Exercise objective:
Filter this listing down to the lines that contain the word "input", and copy them.

Dataset content:
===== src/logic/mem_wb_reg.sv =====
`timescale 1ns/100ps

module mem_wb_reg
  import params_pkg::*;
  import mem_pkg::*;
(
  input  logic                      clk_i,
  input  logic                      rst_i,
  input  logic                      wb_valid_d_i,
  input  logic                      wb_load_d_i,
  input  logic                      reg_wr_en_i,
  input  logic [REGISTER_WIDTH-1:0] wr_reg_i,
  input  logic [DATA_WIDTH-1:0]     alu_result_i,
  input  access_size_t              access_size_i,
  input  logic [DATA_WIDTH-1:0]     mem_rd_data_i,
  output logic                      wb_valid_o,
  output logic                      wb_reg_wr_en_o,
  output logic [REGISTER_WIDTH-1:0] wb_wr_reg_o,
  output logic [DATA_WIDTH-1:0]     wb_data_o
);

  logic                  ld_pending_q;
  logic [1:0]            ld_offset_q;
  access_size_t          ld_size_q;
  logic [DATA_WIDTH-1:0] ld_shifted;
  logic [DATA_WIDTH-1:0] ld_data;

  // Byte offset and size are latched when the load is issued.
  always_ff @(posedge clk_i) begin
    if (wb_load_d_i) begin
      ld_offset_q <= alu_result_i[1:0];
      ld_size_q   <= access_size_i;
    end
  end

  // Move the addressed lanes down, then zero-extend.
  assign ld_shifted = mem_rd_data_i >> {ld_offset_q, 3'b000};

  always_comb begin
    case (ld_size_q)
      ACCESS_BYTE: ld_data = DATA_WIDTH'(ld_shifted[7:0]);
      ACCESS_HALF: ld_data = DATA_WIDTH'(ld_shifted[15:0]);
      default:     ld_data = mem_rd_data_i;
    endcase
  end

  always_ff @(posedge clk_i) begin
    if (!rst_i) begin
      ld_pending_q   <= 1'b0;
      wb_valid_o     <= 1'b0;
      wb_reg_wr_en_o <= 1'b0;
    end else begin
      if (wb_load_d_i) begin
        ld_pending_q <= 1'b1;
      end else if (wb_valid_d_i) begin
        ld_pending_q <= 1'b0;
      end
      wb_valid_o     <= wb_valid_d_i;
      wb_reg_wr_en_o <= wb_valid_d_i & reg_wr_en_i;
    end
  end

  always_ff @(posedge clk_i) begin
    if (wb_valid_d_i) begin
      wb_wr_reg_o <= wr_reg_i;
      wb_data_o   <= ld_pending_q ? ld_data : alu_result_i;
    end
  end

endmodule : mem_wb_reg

Written solution:
  input  logic                      clk_i,
  input  logic                      rst_i,
  input  logic                      wb_valid_d_i,
  input  logic                      wb_load_d_i,
  input  logic                      reg_wr_en_i,
  input  logic [REGISTER_WIDTH-1:0] wr_reg_i,
  input  logic [DATA_WIDTH-1:0]     alu_result_i,
  input  access_size_t              access_size_i,
  input  logic [DATA_WIDTH-1:0]     mem_rd_data_i,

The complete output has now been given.